Sosyal medyadan, televizyon ekranlarından, gazete sayfalarından, şuradan, buradan, kadına şiddeti kınayan mesajlar havada uçuştu.
Mesajların, açıklamaların, paylaşımların samimiyeti bir yana, kadına şiddet konusunda farkındalık yaratmak elbette önemli ama bu sorun artık farkındalık yaratma eşiğini geçmiş durumda.
Ya ne yapılmalı?
Meclis’te grubu bulunan siyasi partiler kafa kafEye verecek, tez vakitte komisyon kuracak, en kısa sürede genel kurul toplanacak ve kadına fiske vuranlara bile ağır cezalar getirecek bir yasa çıkaracak.

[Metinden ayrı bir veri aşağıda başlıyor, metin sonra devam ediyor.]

$ cat src/rtl/sense_short_detect.sv
module sense_short_detect #(
  parameter int SENSE_W      = 10,
  parameter int LINE_W       = 10,
  parameter int BLANK_TICKS  = 5,
  parameter int SAMPLE_TICKS = 91,
  parameter int TRIP_COUNT   = 11,
  parameter int LINE_LO      = 122,
  parameter int LINE_HI      = 366,
  parameter int THR_LO       = 50,
  parameter int THR_HI       = 100
) (
  input  logic               clk,
  input  logic               rst_n,
  input  logic               gate_on_i,
  input  logic               tick_i,
  input  logic [SENSE_W-1:0] sense_i,
  input  logic [LINE_W-1:0]  line_i,
  input  logic               clear_i,
  output logic               blank_o,
  output logic               auto_restart_req_o
);

  localparam int MAXT  = (SAMPLE_TICKS > BLANK_TICKS) ? SAMPLE_TICKS : BLANK_TICKS;
  localparam int EW    = $clog2(MAXT + 1);
  localparam int CW    = $clog2(TRIP_COUNT + 1);
  localparam int LSPAN = LINE_HI - LINE_LO;
  localparam int TRISE = THR_HI - THR_LO;
  localparam int PW    = LINE_W + $clog2(TRISE + 1) + 1;

  logic               gate_q;
  logic [EW-1:0]      elapsed;
  logic [CW-1:0]      run;
  logic               req;
  logic [LINE_W-1:0]  over;
  logic [PW-1:0]      prod;
  logic [PW-1:0]      quot;
  logic [SENSE_W-1:0] thr;

  wire rise = gate_on_i & ~gate_q;
  wire fire = gate_on_i & ~rise & tick_i & (elapsed == EW'(SAMPLE_TICKS - 1));
  wire low  = sense_i < thr;

  assign over = line_i - LINE_W'(LINE_LO);
  assign prod = PW'(over) * PW'(TRISE);
  assign quot = prod / PW'(LSPAN);

  always_comb begin
    if (line_i <= LINE_W'(LINE_LO))      thr = SENSE_W'(THR_LO);
    else if (line_i >= LINE_W'(LINE_HI)) thr = SENSE_W'(THR_HI);
    else                                 thr = SENSE_W'(quot) + SENSE_W'(THR_LO);
  end

  assign blank_o            = gate_on_i & (rise | (elapsed < EW'(BLANK_TICKS)));
  assign auto_restart_req_o = req;

  always_ff @(posedge clk or negedge rst_n) begin
    if (!rst_n) begin
      gate_q  <= 1'b0;
      elapsed <= '0;
      run     <= '0;
      req     <= 1'b0;
    end else begin
      gate_q <= gate_on_i;
      if (rise)
        elapsed <= '0;
      else if (gate_on_i && tick_i && elapsed != EW'(SAMPLE_TICKS))
        elapsed <= elapsed + EW'(1);

      if (clear_i) begin
        run <= '0;
        req <= 1'b0;
      end else if (fire && !req) begin
        if (low) begin
          run <= run + CW'(1);
          if (run == CW'(TRIP_COUNT - 1)) req <= 1'b1;
        end else begin
          run <= '0;
        end
      end
    end
  end

endmodule

$ cat config.mk
export PLATFORM = sky130hd
export DESIGN_NAME = sense_short_detect
export DESIGN_NICKNAME = d
export VERILOG_FILES = /design/src/rtl/sense_short_detect.sv
export SDC_FILE = /design/constraint.sdc
export NUM_CORES = 1
export LEC_CHECK = 0
export BUFFER_PORTS_ARGS = -buffer_cell sky130_fd_sc_hd__buf_2
export CORE_ASPECT_RATIO = 2
export CORE_MARGIN = 1
export CORE_UTILIZATION = 50
export DETAILED_ROUTE_END_ITERATION = 12
export GPL_TIMING_DRIVEN = 1
export PLACE_DENSITY = 0.66
export SYNTH_ARGS = -nofsm -noshare
export SYNTH_HDL_FRONTEND = slang
export SYNTH_SLANG_ARGS = --single-unit
$ cat constraint.sdc
create_clock -name clk -period 3.96 [get_ports clk]
set_clock_uncertainty 0.15 [all_clocks]
set_input_delay 0.792 -clock clk [delete_from_list [all_inputs] [get_ports clk]]
set_output_delay 0.792 -clock clk [all_outputs]
set_load 0.05 [all_outputs]
==> results of run 1 <==
==> per-stage QoR <==
step                setup TNS [ns]  cells  setup slack, ns
CTS                         -38.88   1403            -7.85
detailed placement          -43.78   1347            -8.88
global placement            -41.63   1347            -8.44
floorplan                   -38.04    851            -7.75
==> metal layers <==
| metal | GRT overflow | GRT usage |
|---|---|---|
| met2 | 116 | 0.960 |
| met4 | 49 | 0.836 |
| met1 | 0 | 0.693 |
| met3 | 0 | 0.534 |
| met5 | 0 | 0.0583 |
==> cell families after synthesis <==
family          Yosys count
compound gates          327
xor+xnor                 56
fa+ha+maj                59
buf+inv                  65
flops                    13
mux                      19
simple gates            312
==> repair_timing <==
item	in CTS
resized for setup	159
setup endpoints to repair	5
pin swaps	76
buffers inserted	54
hold endpoints to repair	0
==> results.py, run 1 <==
metrics = {
    "status": {
        "outcome": "did not finish",
        "lastStage": "global routing (5_1_grt)",
        "tool.error": "[ERROR GRT-0116] Global routing finished with congestion. Check the congestion regions in the DRC Viewer.",
    },
    "global_routing": {
        "grt.overflow.total": 165,
        "grt_usage": 0.744,
        "first_global_vias": 12300,
        "grt_pass1_wl_um": 74300,
        "grt_max_degree": 14,
    },
    "synth": {
        "synth_cells": 851,
        "synth_top_family_by_area": "compound AO/OA/AOI/OAI gates",
        "synth-seq-area-share": 0.0516,
        "synthDominantCellAreaShare": 0.107,
        "synth-xor-area-share": 0.0777,
        "synth.area.mux_share": 0.0345,
        "ys_types": 113,
        "synth-async-reset-ratio": 1.00,
        "ys_seq_elements": 13,
        "netlist_area_um2": 6310,
        "yosys.cell_count.top_type": "nor2_1",
        "syn-num-nets": 935,
        "synth_top_area_cell": "ha_1",
        "post_synth.cell_area_avg_um2": 7.41,
        "yosys_warnings": 0,
        "synthTopCellsByCount": "nor2_1 (77), nand2_1 (58), ha_1 (54), a21oi_1 (53), xnor2_1 (37)",
        "synth-simple-area-share": 0.263,
        "synth_flop_cell": "dfrtp_1",
        "synth_edf_count": 0,
        "synth_compound_area_frac": 0.404,
        "synthTopCellsByArea": "ha_1 (11%), dfrtp_1 (5.2%), xnor2_1 (5.1%)",
        "synthAdderAreaFrac": 0.123,
    },
    "clocking": {
        "root_buffer": "clkbuf_16",
        "cts_max_level": 1,
        "cts_hold_buf": 0,
        "cts_buffers": 3,
        "cts_buffer_depth": 2,
        "clkSinkCount": 13,
    },
    "placed_design": {
        "port_buffers": 26,
        "dp_hpwl_um": 24900,
        "routabilityCongestion": 1.02,
        "placed_cell_area_um2": 9410,
    },
    "floorplan": {
        "die-height_um": 161,
        "rows": 57,
        "fp.dieW_um": 81.4,
        "initial_core_util": 0.517,
        "io_pins": 27,
    },
}
==> run 2, diff against run 1 <==
--- a/config.mk
+++ b/config.mk
@@ -6,12 +6,11 @@
 export NUM_CORES = 1
 export LEC_CHECK = 0
 export BUFFER_PORTS_ARGS = -buffer_cell sky130_fd_sc_hd__buf_2
-export CORE_ASPECT_RATIO = 2
 export CORE_MARGIN = 1
-export CORE_UTILIZATION = 50
+export CORE_UTILIZATION = 35
 export DETAILED_ROUTE_END_ITERATION = 12
 export GPL_TIMING_DRIVEN = 1
-export PLACE_DENSITY = 0.66
+export PLACE_DENSITY_LB_ADDON = 0.15
 export SYNTH_ARGS = -nofsm -noshare
 export SYNTH_HDL_FRONTEND = slang
 export SYNTH_SLANG_ARGS = --single-unit
==> run 2 against run 1 <==
The flow now finishes, with violations (setup timing). Synthesized cell count is the same. Synthesized area is the same.
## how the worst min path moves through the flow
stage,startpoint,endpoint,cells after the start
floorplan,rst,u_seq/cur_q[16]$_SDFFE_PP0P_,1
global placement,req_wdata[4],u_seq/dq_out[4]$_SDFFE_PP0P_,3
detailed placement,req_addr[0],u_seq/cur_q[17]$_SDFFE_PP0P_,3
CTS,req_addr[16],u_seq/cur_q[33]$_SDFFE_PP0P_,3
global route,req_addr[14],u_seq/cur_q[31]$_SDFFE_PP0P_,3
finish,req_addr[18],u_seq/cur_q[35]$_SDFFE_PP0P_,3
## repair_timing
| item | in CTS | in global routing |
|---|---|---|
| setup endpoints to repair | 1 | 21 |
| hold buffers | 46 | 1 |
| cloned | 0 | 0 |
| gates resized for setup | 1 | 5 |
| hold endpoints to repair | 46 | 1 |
File: src/rtl/irb_arch_state.sv
module irb_arch_state #(
   parameter int AREG_N = 8,
   parameter int DATA_W = 16,
   localparam int AREG_W = $clog2(AREG_N)
) (
   input  logic              clk,
   input  logic              rst_n,
   input  logic              wr_en,
   input  logic [AREG_W-1:0] wr_addr,
   input  logic [DATA_W-1:0] wr_data,
   input  logic              mask_we,
   input  logic              mask_val,
   input  logic [AREG_W-1:0] rd_addr,
   output logic [DATA_W-1:0] rd_data,
   output logic              trap_en
);
   logic [DATA_W-1:0] regs_q [AREG_N];

   for (genvar r = 0; r < AREG_N; r++) begin : g_reg
      always_ff @(posedge clk) begin
         if (!rst_n)                                   regs_q[r] <= '0;
         else if (wr_en && (wr_addr == AREG_W'(r)))    regs_q[r] <= wr_data;
      end
   end

   always_ff @(posedge clk) begin
      if (!rst_n)       trap_en <= 1'b0;
      else if (mask_we) trap_en <= mask_val;
   end

   assign rd_data = regs_q[rd_addr];

   AST_MASK_ONLY_ON_RETIRE: assert property (@(posedge clk) disable iff (!rst_n)
      !mask_we |=> $stable(trap_en));
   AST_SINGLE_ARCH_UPDATE: assert property (@(posedge clk) disable iff (!rst_n)
      $countones({wr_en, mask_we}) <= 1);
endmodule

File: src/rtl/inorder_retire_buf.sv
module inorder_retire_buf
   import irb_pkg::*;
#(
   parameter int DEPTH  = 8,
   parameter int DATA_W = 16,
   parameter int AREG_N = 8,
   localparam int TAG_W  = $clog2(DEPTH),
   localparam int AREG_W = $clog2(AREG_N),
   localparam int CNT_W  = $clog2(DEPTH + 1)
) (
   input  logic              clk,
   input  logic              rst_n,
   input  logic              disp_valid,
   input  logic              disp_kind,
   input  logic [AREG_W-1:0] disp_dest,
   output logic              disp_full,
   output logic [TAG_W-1:0]  disp_tag,
   input  logic              cmp_valid,
   input  logic [TAG_W-1:0]  cmp_tag,
   input  logic [DATA_W-1:0] cmp_data,
   input  logic              cmp_fault,
   output logic              cmt_valid,
   output logic [TAG_W-1:0]  cmt_tag,
   output logic [AREG_W-1:0] cmt_dest,
   output logic [DATA_W-1:0] cmt_data,
   output logic              trap_o,
   output logic [TAG_W-1:0]  trap_tag,
   output logic              trap_en_o,
   input  logic [AREG_W-1:0] rd_addr,
   output logic [DATA_W-1:0] rd_data
);
   if (DEPTH < 2 || (DEPTH & (DEPTH - 1)) != 0) begin : g_bad_depth
      $error("DEPTH must be a power of two of at least 2");
   end
   if (AREG_N < 2 || (AREG_N & (AREG_N - 1)) != 0) begin : g_bad_areg
      $error("AREG_N must be a power of two of at least 2");
   end
   if (DATA_W < 1) begin : g_bad_data
      $error("DATA_W must be positive");
   end

   logic [TAG_W-1:0]  head, tail;
   logic [CNT_W-1:0]  count;
   logic              full, empty;
   logic              hd_valid, hd_done, hd_fault;
   kind_e             hd_kind;
   logic [AREG_W-1:0] hd_dest;
   logic [DATA_W-1:0] hd_data;
   logic              trap_en;
   head_act_e         act;
   logic              retire, trap, push;

   always_comb begin
      act = ACT_IDLE;
      if (hd_valid && hd_done) act = (hd_fault && trap_en) ? ACT_TRAP : ACT_RETIRE;
   end

   assign retire = (act == ACT_RETIRE);
   assign trap   = (act == ACT_TRAP);
   assign push   = disp_valid && !full && !trap;

   irb_ptr_ctrl #(.DEPTH(DEPTH)) u_ptr (
      .clk(clk), .rst_n(rst_n), .push(push), .pop(retire), .flush(trap),
      .head(head), .tail(tail), .count(count), .full(full), .empty(empty)
   );

   irb_entry_store #(.DEPTH(DEPTH), .DATA_W(DATA_W), .AREG_W(AREG_W)) u_store (
      .clk(clk), .rst_n(rst_n),
      .alloc_en(push), .alloc_tag(tail), .alloc_dest(disp_dest), .alloc_kind(kind_e'(disp_kind)),
      .cmp_en(cmp_valid), .cmp_tag(cmp_tag), .cmp_data(cmp_data), .cmp_fault(cmp_fault),
      .free_en(retire), .rd_tag(head), .flush(trap),
      .hd_valid(hd_valid), .hd_done(hd_done), .hd_fault(hd_fault),
      .hd_kind(hd_kind), .hd_dest(hd_dest), .hd_data(hd_data)
   );

   irb_arch_state #(.AREG_N(AREG_N), .DATA_W(DATA_W)) u_arch (
      .clk(clk), .rst_n(rst_n),
      .wr_en(retire && hd_kind == KIND_REG), .wr_addr(hd_dest), .wr_data(hd_data),
      .mask_we(retire && hd_kind == KIND_MASK), .mask_val(hd_data[0]),
      .rd_addr(rd_addr), .rd_data(rd_data), .trap_en(trap_en)
   );

   assign disp_full = full;
   assign disp_tag  = tail;
   assign cmt_valid = retire;
   assign cmt_tag   = head;
   assign cmt_dest  = hd_dest;
   assign cmt_data  = hd_data;
   assign trap_o    = trap;
   assign trap_tag  = head;
   assign trap_en_o = trap_en;

   AST_TRAP_EMPTIES: assert property (@(posedge clk) disable iff (!rst_n)
      trap |=> (empty && tail == '0));
   AST_RETIRE_NOT_EMPTY: assert property (@(posedge clk) disable iff (!rst_n)
      (retire || trap) |-> !empty);
   AST_NO_CMP_ON_HEAD_LEAVING: assert property (@(posedge clk) disable iff (!rst_n)
      (cmp_valid && (retire || trap)) |-> (cmp_tag != head));
   AST_NO_PUSH_ON_TRAP: assert property (@(posedge clk) disable iff (!rst_n)
      trap |=> (count == '0));
endmodule

File: config.mk
export PLATFORM = sky130hd
export DESIGN_NAME = inorder_retire_buf
export DESIGN_NICKNAME = d
export VERILOG_FILES = /design/src/rtl/irb_pkg.sv /design/src/rtl/irb_ptr_ctrl.sv /design/src/rtl/irb_entry_store.sv /design/src/rtl/irb_arch_state.sv /design/src/rtl/inorder_retire_buf.sv
export SDC_FILE = /design/constraint.sdc
export NUM_CORES = 1
export LEC_CHECK = 0
export BUFFER_PORTS_ARGS = -buffer_cell sky130_fd_sc_hd__buf_4
export CAP_MARGIN = 10
export CORE_MARGIN = 2
export CORE_UTILIZATION = 65
export CTS_CLUSTER_SIZE = 8
export DETAILED_ROUTE_END_ITERATION = 7
export PLACE_DENSITY = 0.95
export REMOVE_ABC_BUFFERS = 1
export SLEW_MARGIN = 5
export SYNTH_ARGS = -nofsm -noshare
export SYNTH_HDL_FRONTEND = slang
export SYNTH_SLANG_ARGS = --single-unit
File: constraint.sdc
create_clock -name clk -period 6 [get_ports clk]
set_input_delay 0.9 -clock clk [delete_from_list [all_inputs] [get_ports clk]]
set_output_delay 0.9 -clock clk [all_outputs]
set_load 0.05 [all_outputs]
===== src/rtl/gpt_pkg.sv =====
package gpt_pkg;
  typedef enum logic [1:0] {
    MODE_ONCE   = 2'd0,
    MODE_REPEAT = 2'd1,
    MODE_RSVD   = 2'd2,
    MODE_FREE   = 2'd3
  } gpt_mode_e;

  localparam logic [1:0] REG_CTRL = 2'd0;
  localparam logic [1:0] REG_CLK  = 2'd1;
  localparam logic [1:0] REG_CNT  = 2'd2;
  localparam logic [1:0] REG_CMP  = 2'd3;

  localparam logic [1:0] GLB_MASK = 2'd0;
  localparam logic [1:0] GLB_PEND = 2'd2;
endpackage


===== src/rtl/gpt_divider.sv =====
module gpt_divider (
  input  logic clk,
  input  logic rst,
  input  logic clr,
  input  logic run,
  input  logic src_slow,
  input  logic div2,
  input  logic tick_fast,
  input  logic tick_slow,
  output logic step
);
  logic phase;
  logic sel;

  assign sel  = src_slow ? tick_slow : tick_fast;
  assign step = run && sel && (!div2 || phase);

  always_ff @(posedge clk) begin
    if (rst || clr) phase <= 1'b0;
    else if (run && sel) phase <= ~phase;
  end
endmodule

Nasıl ki sağlık personeline şiddete ağır yaptırımlar geldiyse, kadına şiddet konusu da aynı hassasiyetle ele alınmalı
Ne demek istediğimi Samsun’da saldırIya uğrayan kadının kız kardeşi çok iyi anlatmış:
“Bu ilk değil. Daha önce de dövdü. Şikayet ettik ama ceza almadı. Öyle bir ceza alsın ki kimse buna cesaret edemesin.”